## Records provided:
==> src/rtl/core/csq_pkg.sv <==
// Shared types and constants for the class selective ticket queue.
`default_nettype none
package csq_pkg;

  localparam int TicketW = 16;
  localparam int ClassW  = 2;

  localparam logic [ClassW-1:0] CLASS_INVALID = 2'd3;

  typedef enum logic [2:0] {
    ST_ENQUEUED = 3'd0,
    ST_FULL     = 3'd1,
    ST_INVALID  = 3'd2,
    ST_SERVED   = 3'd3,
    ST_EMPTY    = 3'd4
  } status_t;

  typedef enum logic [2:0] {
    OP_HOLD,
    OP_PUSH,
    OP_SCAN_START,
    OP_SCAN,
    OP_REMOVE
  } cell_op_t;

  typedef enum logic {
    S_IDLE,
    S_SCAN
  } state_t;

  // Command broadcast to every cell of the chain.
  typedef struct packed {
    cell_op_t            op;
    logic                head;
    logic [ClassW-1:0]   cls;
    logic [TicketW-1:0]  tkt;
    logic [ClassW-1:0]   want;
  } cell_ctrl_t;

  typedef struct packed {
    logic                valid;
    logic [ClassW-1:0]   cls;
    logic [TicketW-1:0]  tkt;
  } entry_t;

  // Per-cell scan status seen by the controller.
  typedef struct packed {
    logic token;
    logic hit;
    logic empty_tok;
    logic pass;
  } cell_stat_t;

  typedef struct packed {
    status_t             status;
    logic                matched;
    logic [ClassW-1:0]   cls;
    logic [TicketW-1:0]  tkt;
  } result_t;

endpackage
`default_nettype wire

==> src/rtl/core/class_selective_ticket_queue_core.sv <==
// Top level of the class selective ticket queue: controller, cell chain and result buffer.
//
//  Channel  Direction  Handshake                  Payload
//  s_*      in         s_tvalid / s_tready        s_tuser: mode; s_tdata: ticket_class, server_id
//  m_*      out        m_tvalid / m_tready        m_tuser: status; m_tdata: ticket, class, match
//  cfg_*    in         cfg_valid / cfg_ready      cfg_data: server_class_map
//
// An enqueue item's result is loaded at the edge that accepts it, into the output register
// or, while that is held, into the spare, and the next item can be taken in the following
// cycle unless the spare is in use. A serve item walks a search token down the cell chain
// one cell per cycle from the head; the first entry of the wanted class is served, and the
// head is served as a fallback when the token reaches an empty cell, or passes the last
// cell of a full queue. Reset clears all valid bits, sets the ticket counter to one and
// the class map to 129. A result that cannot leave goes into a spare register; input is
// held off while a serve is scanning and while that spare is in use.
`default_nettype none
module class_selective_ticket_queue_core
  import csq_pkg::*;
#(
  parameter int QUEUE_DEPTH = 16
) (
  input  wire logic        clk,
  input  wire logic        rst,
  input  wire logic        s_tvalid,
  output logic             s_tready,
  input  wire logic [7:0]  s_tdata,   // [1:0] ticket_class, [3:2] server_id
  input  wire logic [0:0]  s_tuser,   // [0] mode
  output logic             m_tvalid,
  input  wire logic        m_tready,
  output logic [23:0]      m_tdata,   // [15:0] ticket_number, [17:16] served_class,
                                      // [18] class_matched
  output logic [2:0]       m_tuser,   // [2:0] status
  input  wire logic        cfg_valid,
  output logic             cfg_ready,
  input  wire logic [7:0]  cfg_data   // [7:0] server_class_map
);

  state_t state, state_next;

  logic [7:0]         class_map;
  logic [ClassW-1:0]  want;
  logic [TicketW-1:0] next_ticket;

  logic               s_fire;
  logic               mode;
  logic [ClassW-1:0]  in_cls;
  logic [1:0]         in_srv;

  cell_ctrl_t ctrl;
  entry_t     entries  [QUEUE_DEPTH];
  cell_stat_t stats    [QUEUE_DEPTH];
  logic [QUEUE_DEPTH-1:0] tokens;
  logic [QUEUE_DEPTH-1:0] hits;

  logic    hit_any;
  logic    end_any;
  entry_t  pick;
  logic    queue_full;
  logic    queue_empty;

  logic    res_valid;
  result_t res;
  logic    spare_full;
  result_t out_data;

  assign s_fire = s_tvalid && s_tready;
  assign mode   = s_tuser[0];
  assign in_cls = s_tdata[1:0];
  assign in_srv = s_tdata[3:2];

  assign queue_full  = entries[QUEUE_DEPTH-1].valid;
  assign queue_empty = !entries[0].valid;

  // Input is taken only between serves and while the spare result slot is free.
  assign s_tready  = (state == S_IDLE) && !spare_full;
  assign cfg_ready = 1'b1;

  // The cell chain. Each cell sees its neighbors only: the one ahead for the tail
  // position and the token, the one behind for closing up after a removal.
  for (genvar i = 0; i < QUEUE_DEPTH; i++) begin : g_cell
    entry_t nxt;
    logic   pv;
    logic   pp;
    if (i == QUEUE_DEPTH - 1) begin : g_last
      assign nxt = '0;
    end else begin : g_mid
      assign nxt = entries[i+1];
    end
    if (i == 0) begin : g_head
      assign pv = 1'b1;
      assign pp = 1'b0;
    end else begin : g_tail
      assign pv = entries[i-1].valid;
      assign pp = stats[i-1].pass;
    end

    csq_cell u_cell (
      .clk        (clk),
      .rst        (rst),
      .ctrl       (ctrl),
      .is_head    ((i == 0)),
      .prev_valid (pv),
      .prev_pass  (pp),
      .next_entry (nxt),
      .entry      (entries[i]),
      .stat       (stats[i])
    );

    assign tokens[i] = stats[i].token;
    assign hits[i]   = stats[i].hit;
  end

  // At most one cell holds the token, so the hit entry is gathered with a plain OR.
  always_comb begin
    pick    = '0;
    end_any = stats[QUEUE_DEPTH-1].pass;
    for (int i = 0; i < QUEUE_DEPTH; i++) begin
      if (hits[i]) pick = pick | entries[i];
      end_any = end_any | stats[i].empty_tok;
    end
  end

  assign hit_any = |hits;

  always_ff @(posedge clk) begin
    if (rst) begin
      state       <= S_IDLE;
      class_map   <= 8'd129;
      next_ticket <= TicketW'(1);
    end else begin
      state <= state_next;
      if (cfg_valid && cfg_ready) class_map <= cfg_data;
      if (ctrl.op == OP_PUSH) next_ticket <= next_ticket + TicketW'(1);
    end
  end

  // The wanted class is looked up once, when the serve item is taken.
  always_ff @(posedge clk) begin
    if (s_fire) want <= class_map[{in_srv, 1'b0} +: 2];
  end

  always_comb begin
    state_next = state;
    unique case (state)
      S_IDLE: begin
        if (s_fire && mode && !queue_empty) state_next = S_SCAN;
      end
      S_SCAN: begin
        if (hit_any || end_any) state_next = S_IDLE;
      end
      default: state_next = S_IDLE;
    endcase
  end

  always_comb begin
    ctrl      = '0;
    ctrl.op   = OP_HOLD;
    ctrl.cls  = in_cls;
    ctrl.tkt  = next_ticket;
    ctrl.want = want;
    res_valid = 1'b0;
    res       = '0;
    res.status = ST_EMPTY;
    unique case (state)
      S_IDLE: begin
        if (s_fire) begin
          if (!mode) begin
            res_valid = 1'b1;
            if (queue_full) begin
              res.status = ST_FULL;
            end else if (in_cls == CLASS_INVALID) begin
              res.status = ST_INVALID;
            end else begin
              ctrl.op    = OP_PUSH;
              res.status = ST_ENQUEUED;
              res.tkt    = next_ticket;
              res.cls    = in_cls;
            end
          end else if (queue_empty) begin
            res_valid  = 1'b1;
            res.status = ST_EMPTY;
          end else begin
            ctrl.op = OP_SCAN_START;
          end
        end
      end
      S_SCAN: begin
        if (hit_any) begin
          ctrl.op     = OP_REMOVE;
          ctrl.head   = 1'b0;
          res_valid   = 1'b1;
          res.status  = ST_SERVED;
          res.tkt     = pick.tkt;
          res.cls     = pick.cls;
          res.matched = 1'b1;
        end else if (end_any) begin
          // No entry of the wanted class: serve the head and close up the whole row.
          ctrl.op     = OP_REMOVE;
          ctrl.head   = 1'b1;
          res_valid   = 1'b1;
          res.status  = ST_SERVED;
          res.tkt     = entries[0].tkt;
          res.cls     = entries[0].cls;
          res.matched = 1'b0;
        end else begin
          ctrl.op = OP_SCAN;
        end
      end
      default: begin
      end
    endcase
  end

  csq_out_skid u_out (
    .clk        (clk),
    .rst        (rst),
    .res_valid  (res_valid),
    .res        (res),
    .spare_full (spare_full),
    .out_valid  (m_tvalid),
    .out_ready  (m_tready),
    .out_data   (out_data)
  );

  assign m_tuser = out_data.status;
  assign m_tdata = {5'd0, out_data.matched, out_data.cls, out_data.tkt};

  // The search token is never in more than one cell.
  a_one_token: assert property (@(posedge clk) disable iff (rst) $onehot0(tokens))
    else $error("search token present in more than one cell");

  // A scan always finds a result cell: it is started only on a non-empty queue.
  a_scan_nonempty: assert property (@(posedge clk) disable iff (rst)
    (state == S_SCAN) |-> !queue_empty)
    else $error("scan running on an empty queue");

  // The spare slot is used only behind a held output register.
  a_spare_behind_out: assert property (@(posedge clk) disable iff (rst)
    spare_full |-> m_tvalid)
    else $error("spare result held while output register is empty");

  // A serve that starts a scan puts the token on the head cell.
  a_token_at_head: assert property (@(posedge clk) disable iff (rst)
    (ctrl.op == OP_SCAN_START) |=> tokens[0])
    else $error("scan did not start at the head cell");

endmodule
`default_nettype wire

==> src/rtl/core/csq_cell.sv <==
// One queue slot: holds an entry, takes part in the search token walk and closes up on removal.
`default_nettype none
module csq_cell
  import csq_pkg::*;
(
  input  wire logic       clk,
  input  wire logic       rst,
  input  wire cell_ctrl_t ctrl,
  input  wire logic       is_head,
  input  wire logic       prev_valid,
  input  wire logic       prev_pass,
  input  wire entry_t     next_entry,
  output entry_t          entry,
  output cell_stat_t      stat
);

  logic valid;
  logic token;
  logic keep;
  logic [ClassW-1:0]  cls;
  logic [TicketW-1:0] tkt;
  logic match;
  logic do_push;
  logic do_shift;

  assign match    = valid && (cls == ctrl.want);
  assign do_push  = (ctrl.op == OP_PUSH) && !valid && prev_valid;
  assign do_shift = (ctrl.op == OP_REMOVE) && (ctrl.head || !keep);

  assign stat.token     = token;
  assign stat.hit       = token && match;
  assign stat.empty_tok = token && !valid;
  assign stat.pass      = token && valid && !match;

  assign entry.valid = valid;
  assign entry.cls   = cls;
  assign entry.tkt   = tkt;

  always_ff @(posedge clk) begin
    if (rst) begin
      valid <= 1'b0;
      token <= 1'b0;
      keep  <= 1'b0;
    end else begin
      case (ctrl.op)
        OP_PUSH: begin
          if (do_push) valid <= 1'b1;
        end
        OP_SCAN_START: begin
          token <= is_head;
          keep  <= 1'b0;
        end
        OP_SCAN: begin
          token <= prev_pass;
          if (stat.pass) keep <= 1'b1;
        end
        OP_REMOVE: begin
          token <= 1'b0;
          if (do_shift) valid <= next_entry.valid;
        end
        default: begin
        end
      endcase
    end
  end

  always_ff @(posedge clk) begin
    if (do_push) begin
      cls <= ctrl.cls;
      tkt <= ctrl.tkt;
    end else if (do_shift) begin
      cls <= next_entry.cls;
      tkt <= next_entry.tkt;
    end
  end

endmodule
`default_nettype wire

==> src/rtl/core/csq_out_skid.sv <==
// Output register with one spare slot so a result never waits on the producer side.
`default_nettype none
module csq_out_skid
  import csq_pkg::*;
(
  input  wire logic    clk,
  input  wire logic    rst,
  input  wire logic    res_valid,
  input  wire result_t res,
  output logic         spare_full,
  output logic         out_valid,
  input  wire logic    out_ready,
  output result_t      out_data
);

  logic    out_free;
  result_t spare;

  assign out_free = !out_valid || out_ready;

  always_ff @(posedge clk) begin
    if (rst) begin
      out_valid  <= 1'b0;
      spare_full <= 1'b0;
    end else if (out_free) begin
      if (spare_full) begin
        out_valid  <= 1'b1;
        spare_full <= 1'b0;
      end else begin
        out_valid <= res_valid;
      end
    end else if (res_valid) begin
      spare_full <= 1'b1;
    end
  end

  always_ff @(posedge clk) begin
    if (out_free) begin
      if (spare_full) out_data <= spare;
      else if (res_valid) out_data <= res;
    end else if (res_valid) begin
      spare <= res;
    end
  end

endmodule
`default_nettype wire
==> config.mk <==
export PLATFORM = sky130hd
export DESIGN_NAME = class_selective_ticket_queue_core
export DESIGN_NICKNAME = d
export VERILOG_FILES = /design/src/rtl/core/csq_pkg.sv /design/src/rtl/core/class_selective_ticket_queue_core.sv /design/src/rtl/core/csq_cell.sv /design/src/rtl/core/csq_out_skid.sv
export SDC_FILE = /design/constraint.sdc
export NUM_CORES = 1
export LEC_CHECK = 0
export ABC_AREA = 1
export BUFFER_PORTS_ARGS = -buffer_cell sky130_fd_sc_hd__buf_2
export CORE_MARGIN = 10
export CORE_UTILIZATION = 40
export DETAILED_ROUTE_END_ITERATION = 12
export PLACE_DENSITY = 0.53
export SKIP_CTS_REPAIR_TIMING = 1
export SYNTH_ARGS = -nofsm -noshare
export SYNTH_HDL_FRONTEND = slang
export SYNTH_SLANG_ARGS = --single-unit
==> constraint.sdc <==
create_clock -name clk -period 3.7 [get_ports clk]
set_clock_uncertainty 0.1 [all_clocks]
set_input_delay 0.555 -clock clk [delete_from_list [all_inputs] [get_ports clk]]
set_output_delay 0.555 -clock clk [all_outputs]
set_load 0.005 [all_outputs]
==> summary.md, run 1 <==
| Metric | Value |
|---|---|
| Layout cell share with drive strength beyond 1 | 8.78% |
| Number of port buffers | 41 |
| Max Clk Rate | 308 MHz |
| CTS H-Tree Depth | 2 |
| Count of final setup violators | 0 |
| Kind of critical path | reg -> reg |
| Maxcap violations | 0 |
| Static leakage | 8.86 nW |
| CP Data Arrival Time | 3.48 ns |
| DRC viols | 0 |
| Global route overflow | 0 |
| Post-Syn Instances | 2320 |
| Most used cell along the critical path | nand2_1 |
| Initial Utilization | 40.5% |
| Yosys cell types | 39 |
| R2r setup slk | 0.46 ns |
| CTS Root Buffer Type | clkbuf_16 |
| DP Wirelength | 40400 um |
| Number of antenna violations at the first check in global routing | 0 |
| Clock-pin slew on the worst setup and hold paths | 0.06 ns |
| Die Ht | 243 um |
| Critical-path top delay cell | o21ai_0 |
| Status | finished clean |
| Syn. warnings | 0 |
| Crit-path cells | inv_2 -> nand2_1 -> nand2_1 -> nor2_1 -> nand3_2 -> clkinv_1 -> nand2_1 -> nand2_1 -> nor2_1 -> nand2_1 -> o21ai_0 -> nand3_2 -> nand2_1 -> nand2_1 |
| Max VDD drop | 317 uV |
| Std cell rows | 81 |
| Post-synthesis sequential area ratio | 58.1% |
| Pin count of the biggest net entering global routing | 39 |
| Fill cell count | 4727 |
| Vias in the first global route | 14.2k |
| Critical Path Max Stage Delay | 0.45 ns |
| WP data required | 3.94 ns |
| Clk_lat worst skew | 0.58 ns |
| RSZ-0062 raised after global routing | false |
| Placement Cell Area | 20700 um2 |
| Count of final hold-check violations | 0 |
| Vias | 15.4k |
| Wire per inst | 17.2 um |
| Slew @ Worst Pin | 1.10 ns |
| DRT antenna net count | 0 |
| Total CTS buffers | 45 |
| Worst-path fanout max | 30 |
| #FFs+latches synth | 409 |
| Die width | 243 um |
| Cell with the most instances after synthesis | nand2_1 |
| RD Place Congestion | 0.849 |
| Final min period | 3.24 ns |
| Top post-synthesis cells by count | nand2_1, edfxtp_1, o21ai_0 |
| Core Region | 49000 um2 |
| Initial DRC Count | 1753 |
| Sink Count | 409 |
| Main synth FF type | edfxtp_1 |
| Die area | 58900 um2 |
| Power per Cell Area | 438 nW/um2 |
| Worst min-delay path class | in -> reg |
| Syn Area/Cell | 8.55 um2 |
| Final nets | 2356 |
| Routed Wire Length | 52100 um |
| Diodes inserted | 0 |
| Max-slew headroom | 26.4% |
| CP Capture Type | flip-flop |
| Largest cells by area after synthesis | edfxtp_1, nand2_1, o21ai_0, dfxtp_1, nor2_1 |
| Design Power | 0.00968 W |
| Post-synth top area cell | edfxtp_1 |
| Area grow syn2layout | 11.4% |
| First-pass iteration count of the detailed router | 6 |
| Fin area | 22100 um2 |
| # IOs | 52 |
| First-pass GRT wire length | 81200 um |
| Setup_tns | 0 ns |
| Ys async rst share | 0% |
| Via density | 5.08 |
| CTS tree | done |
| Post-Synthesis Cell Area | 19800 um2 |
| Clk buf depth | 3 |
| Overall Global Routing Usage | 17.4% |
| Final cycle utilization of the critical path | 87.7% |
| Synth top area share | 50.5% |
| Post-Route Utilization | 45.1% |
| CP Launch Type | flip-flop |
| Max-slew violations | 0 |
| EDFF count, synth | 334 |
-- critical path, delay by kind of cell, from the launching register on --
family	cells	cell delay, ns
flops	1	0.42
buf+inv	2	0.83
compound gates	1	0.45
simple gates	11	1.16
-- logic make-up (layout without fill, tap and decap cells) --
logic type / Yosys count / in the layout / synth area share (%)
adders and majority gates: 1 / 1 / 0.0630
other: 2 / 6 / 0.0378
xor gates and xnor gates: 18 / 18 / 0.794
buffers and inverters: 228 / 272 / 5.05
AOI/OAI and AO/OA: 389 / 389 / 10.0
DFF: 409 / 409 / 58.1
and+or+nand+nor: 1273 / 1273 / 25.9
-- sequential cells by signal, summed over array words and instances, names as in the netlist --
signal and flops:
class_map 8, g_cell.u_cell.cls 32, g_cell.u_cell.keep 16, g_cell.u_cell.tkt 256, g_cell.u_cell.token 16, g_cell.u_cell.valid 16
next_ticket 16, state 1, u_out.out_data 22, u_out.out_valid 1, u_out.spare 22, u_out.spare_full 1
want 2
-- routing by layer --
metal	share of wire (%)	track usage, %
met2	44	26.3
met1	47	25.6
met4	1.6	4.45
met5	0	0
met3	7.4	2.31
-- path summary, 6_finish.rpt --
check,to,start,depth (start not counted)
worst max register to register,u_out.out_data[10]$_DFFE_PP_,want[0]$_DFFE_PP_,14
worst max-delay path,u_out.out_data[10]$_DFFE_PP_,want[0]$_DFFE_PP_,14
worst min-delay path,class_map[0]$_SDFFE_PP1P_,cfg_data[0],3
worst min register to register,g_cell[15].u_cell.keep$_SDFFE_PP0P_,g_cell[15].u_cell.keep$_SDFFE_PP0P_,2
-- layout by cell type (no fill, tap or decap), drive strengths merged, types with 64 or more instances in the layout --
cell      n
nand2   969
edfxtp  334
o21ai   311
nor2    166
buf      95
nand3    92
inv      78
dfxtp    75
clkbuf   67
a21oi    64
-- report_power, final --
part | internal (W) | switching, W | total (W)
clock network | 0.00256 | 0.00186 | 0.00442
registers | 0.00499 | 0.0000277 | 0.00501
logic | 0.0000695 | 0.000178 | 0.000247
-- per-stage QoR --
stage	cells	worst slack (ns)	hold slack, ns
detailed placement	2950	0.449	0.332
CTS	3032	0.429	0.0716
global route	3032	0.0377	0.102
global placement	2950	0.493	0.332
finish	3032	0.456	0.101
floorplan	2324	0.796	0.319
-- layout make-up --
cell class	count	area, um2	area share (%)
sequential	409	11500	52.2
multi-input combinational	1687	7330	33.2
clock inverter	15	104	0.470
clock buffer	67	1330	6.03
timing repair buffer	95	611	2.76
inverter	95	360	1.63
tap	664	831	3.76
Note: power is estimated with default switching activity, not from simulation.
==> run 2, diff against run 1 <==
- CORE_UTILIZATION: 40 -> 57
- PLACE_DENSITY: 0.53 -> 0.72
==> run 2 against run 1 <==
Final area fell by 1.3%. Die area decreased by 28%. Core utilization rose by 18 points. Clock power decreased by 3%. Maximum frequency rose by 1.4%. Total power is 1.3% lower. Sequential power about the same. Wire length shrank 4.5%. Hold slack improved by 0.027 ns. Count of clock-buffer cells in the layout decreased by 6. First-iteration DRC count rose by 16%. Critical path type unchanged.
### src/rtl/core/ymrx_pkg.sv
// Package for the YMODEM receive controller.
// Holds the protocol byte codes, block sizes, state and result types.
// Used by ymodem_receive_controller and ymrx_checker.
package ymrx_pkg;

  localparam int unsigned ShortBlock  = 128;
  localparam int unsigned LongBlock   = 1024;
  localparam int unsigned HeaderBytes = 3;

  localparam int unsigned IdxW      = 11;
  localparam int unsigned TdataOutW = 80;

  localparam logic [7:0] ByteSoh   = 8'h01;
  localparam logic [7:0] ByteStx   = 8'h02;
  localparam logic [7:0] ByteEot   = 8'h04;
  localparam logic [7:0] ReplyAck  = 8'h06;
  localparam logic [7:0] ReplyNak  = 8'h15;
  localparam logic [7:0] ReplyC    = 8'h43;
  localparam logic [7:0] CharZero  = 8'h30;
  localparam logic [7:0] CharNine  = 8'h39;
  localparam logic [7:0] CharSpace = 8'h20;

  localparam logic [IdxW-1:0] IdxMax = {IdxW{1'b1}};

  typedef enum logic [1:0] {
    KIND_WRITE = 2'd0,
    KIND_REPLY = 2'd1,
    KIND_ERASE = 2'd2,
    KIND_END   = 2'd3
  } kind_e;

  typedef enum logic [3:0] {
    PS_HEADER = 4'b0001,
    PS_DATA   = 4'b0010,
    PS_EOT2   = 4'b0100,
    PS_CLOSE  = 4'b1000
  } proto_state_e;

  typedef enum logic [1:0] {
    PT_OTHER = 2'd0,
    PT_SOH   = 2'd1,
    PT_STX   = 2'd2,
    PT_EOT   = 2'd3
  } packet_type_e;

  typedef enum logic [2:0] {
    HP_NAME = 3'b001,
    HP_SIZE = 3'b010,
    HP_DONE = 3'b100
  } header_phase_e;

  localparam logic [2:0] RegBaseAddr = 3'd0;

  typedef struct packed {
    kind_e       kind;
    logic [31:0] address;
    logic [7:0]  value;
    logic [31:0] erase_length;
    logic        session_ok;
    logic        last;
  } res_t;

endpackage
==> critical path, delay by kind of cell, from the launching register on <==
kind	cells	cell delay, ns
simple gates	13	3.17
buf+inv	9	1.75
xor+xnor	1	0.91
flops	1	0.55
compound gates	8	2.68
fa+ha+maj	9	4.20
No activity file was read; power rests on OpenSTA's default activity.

## Exercise objective:
From the listing above, output exactly the run of lines that starts with the line containing "assign cfg_ready = 1'b1;" and ends with the line containing "if (i == 0) begin : g_head".

## Response to the task:
  assign cfg_ready = 1'b1;

  // The cell chain. Each cell sees its neighbors only: the one ahead for the tail
  // position and the token, the one behind for closing up after a removal.
  for (genvar i = 0; i < QUEUE_DEPTH; i++) begin : g_cell
    entry_t nxt;
    logic   pv;
    logic   pp;
    if (i == QUEUE_DEPTH - 1) begin : g_last
      assign nxt = '0;
    end else begin : g_mid
      assign nxt = entries[i+1];
    end
    if (i == 0) begin : g_head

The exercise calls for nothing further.